▶ **Task brief**
In the entries below, the lines from the one with "routing by layer" through the one with "setup / recovery,u_ir/ir_act[1]$_SDFFE_PP0P_,tdo$_SDFF_NP0_,8" are to be copied exactly; both ends count.

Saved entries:
-=-=-

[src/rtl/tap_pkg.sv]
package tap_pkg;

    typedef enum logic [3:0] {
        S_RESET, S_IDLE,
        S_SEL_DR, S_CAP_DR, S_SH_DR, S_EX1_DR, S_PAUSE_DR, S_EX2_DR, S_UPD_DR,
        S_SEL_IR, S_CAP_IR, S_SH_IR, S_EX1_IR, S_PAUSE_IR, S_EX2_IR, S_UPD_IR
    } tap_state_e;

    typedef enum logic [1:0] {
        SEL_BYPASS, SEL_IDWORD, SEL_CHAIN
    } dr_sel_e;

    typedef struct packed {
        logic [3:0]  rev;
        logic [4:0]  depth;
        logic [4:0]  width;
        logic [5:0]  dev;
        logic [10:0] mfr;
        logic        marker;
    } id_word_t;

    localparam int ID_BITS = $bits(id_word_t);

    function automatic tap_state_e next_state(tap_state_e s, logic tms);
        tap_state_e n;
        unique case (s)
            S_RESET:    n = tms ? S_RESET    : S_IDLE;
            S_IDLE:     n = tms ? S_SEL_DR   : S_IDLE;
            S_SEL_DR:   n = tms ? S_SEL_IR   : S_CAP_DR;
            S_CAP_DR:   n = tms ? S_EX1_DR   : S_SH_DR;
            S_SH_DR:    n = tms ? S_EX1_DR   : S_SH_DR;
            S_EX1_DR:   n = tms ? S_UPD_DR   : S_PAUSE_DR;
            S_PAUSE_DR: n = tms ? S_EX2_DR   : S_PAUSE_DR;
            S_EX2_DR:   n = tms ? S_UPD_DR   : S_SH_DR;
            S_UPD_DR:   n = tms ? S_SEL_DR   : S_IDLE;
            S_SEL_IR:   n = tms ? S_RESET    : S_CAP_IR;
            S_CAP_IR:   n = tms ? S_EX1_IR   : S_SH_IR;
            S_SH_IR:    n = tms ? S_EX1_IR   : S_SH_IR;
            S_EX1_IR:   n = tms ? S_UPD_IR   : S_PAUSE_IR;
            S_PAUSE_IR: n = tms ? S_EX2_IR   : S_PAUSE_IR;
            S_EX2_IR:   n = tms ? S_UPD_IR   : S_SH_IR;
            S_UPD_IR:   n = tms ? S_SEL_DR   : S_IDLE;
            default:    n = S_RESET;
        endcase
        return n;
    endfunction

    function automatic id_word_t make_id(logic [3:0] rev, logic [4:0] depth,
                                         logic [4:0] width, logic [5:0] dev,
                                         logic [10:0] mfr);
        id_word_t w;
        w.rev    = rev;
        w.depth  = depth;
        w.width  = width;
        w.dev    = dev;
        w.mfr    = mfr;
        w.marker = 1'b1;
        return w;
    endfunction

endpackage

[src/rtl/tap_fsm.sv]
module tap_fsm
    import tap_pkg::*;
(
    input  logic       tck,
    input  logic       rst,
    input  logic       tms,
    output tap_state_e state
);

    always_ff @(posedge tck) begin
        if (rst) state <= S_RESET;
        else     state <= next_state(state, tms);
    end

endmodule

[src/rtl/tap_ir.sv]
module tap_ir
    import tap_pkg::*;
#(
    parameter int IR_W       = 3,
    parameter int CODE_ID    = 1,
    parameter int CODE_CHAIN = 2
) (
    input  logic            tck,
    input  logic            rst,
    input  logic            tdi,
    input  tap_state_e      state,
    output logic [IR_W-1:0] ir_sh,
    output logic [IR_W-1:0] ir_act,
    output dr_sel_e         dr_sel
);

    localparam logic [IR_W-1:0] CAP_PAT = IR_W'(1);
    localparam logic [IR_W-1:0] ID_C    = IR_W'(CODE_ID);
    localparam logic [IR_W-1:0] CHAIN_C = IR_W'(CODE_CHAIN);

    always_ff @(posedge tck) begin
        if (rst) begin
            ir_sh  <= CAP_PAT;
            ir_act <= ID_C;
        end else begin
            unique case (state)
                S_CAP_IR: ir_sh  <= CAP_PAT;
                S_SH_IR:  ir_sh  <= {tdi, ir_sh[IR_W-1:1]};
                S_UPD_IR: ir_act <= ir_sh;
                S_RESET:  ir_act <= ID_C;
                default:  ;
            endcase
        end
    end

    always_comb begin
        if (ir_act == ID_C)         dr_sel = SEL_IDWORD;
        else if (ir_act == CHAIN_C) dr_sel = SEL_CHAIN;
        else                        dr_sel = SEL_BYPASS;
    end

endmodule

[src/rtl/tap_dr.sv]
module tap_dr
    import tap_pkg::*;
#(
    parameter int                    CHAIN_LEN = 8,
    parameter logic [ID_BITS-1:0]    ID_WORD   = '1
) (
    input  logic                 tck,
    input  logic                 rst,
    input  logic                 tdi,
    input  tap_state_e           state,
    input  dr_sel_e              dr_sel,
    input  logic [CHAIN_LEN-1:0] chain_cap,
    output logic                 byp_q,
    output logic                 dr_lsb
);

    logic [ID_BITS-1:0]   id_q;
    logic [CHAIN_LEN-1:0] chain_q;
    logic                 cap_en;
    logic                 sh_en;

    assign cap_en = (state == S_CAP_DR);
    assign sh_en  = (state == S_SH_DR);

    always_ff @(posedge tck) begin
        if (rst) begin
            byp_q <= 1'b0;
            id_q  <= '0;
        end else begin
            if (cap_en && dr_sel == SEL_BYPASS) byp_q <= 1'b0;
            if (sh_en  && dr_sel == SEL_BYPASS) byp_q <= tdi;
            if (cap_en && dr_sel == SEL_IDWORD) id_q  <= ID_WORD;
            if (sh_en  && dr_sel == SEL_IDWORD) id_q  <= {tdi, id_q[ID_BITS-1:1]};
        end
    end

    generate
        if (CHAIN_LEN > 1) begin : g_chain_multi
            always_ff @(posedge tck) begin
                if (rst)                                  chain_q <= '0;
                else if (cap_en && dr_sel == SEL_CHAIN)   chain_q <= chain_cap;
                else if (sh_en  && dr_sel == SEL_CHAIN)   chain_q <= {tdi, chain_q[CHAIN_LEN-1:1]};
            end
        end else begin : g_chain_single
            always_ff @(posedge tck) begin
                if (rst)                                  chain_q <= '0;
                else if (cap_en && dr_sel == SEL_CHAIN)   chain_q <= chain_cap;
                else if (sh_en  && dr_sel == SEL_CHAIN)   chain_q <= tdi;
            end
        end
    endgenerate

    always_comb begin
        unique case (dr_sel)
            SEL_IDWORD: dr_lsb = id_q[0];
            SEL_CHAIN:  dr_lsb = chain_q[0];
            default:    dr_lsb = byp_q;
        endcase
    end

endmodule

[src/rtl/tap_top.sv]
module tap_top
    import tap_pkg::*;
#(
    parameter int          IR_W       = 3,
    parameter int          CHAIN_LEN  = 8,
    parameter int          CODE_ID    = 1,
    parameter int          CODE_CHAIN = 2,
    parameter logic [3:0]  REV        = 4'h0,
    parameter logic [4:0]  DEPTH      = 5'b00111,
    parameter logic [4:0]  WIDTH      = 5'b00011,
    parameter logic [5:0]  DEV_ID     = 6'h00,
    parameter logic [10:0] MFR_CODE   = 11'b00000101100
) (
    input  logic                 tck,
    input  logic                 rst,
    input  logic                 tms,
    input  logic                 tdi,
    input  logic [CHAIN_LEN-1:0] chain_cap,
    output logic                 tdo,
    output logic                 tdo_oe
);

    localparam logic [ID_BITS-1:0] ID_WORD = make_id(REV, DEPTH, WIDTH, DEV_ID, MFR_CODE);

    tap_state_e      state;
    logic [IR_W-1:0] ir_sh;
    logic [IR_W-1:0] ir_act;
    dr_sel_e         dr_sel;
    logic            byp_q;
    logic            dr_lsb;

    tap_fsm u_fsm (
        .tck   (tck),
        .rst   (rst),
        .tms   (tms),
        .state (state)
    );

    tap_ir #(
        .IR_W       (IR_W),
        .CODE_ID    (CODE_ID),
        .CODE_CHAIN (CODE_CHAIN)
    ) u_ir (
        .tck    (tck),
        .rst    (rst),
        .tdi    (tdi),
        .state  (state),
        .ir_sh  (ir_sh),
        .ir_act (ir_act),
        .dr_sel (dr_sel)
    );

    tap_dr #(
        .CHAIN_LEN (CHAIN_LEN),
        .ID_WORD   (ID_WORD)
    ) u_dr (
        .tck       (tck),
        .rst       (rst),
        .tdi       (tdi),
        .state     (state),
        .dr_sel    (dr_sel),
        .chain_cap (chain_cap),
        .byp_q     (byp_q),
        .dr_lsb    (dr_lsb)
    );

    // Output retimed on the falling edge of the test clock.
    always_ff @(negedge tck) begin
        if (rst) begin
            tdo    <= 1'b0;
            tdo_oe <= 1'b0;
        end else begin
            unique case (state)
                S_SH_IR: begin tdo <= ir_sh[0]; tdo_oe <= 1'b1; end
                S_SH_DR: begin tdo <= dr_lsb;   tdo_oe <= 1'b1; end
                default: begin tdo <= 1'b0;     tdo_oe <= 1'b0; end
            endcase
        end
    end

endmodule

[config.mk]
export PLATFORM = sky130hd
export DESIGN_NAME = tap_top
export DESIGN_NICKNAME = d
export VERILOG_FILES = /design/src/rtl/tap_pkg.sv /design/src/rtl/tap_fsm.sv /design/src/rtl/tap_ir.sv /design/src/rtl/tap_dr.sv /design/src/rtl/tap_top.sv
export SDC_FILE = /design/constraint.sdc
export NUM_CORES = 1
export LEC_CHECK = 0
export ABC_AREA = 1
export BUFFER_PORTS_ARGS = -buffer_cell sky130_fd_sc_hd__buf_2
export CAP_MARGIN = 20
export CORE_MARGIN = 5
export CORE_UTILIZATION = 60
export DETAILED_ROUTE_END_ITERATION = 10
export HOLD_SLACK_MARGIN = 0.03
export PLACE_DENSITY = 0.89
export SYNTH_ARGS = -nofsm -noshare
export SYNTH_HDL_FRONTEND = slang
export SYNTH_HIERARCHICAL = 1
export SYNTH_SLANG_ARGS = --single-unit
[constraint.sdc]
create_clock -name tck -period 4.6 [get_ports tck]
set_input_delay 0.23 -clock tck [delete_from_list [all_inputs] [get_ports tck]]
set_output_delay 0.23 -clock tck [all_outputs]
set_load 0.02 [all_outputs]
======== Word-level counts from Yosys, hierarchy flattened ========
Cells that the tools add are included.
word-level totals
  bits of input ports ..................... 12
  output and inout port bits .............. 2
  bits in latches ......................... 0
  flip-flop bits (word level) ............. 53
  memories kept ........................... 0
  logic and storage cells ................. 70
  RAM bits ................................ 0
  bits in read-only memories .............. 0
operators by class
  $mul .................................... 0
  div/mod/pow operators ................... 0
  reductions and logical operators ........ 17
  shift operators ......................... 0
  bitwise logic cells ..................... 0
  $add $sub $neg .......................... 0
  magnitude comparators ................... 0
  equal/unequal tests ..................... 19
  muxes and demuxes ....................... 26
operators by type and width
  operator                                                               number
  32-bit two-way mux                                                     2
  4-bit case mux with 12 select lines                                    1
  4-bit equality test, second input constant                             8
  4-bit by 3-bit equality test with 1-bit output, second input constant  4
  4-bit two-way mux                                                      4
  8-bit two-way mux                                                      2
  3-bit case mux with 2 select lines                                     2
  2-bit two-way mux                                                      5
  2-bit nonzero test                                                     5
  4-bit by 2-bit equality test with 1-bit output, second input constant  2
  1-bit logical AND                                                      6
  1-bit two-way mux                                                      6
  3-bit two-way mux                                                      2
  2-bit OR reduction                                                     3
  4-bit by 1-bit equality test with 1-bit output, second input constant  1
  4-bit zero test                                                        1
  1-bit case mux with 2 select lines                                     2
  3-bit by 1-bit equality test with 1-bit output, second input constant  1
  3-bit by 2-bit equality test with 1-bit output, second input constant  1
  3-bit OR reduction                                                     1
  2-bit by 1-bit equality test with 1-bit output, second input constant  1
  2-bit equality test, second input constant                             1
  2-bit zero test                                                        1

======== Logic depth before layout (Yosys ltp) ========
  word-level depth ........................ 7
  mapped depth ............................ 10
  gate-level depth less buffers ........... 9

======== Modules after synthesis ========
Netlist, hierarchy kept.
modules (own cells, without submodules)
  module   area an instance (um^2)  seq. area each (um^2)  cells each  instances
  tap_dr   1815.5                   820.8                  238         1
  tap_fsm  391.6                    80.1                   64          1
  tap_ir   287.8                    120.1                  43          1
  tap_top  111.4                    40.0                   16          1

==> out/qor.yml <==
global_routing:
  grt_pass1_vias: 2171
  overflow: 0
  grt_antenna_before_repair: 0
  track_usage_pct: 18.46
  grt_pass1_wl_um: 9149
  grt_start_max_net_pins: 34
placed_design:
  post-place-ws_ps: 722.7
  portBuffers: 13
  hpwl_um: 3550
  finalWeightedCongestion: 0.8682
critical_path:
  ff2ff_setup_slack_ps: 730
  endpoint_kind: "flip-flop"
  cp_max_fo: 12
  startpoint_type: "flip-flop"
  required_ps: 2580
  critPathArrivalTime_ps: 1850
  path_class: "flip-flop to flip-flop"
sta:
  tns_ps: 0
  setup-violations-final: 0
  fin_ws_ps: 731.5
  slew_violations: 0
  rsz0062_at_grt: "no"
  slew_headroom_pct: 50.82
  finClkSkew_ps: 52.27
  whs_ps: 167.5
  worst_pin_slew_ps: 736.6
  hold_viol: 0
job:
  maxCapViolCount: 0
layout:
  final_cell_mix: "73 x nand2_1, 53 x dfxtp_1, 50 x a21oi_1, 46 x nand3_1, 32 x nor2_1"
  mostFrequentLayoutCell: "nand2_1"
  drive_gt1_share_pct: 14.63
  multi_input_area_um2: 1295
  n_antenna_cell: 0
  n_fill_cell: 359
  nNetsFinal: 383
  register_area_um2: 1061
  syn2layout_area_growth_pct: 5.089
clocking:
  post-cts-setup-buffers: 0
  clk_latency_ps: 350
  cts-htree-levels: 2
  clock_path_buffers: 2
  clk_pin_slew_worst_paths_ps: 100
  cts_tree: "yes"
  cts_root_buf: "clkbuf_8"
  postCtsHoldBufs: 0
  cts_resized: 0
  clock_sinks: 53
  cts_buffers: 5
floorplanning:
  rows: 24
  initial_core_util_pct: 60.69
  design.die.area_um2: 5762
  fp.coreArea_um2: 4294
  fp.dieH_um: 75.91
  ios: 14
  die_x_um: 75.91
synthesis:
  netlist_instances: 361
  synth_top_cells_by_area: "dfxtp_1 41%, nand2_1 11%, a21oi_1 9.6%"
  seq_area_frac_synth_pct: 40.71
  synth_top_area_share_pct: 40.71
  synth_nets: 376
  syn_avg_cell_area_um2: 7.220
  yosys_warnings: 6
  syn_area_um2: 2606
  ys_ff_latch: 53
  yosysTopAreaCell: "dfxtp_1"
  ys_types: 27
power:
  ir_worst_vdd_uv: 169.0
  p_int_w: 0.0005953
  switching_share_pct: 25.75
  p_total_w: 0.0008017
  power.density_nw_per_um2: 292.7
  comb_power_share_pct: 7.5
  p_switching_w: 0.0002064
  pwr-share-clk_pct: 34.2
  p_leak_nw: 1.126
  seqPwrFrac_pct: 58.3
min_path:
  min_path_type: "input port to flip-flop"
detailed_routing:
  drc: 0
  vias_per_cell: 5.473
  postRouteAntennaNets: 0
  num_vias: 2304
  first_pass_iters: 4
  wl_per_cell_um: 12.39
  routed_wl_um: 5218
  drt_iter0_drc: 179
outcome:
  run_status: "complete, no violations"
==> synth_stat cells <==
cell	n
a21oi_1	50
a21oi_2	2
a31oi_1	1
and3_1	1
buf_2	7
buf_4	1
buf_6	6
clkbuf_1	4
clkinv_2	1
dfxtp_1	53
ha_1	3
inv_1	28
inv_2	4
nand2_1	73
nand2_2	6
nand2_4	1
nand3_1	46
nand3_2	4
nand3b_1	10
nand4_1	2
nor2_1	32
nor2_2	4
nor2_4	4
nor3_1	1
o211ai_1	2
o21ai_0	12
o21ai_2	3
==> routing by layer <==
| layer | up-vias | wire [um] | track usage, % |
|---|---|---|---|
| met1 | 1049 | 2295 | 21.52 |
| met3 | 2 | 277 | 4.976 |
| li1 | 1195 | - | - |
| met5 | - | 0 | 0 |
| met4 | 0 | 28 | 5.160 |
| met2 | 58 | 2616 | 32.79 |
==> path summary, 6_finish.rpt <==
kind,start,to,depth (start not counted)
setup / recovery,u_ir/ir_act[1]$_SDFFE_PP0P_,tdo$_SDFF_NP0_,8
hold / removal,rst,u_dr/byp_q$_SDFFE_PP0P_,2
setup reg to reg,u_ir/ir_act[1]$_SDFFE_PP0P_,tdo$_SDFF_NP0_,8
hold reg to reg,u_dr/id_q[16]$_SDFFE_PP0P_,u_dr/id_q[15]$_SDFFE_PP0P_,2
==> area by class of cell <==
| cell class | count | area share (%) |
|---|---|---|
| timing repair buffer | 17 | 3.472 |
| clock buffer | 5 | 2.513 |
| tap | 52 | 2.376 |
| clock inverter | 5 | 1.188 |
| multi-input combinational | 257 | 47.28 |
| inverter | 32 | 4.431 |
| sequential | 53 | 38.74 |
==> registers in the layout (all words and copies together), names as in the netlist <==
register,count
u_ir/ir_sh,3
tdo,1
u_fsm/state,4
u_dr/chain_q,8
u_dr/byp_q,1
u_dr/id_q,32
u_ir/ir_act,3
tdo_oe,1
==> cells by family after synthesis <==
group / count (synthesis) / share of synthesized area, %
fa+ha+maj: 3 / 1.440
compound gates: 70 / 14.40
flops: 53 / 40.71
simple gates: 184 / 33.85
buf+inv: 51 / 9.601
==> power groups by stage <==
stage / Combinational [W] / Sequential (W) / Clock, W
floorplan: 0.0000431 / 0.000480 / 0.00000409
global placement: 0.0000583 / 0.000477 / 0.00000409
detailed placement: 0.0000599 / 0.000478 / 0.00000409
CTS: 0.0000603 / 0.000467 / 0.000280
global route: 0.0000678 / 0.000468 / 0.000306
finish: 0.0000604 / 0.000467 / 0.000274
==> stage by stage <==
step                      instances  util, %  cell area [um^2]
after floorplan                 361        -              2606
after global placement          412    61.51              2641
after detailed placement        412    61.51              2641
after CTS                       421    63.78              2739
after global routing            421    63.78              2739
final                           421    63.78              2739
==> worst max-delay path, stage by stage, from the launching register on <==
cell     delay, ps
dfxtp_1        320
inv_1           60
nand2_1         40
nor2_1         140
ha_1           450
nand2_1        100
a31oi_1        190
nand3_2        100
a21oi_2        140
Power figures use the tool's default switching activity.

-=-=-

▶ **Answer section**
==> routing by layer <==
| layer | up-vias | wire [um] | track usage, % |
|---|---|---|---|
| met1 | 1049 | 2295 | 21.52 |
| met3 | 2 | 277 | 4.976 |
| li1 | 1195 | - | - |
| met5 | - | 0 | 0 |
| met4 | 0 | 28 | 5.160 |
| met2 | 58 | 2616 | 32.79 |
==> path summary, 6_finish.rpt <==
kind,start,to,depth (start not counted)
setup / recovery,u_ir/ir_act[1]$_SDFFE_PP0P_,tdo$_SDFF_NP0_,8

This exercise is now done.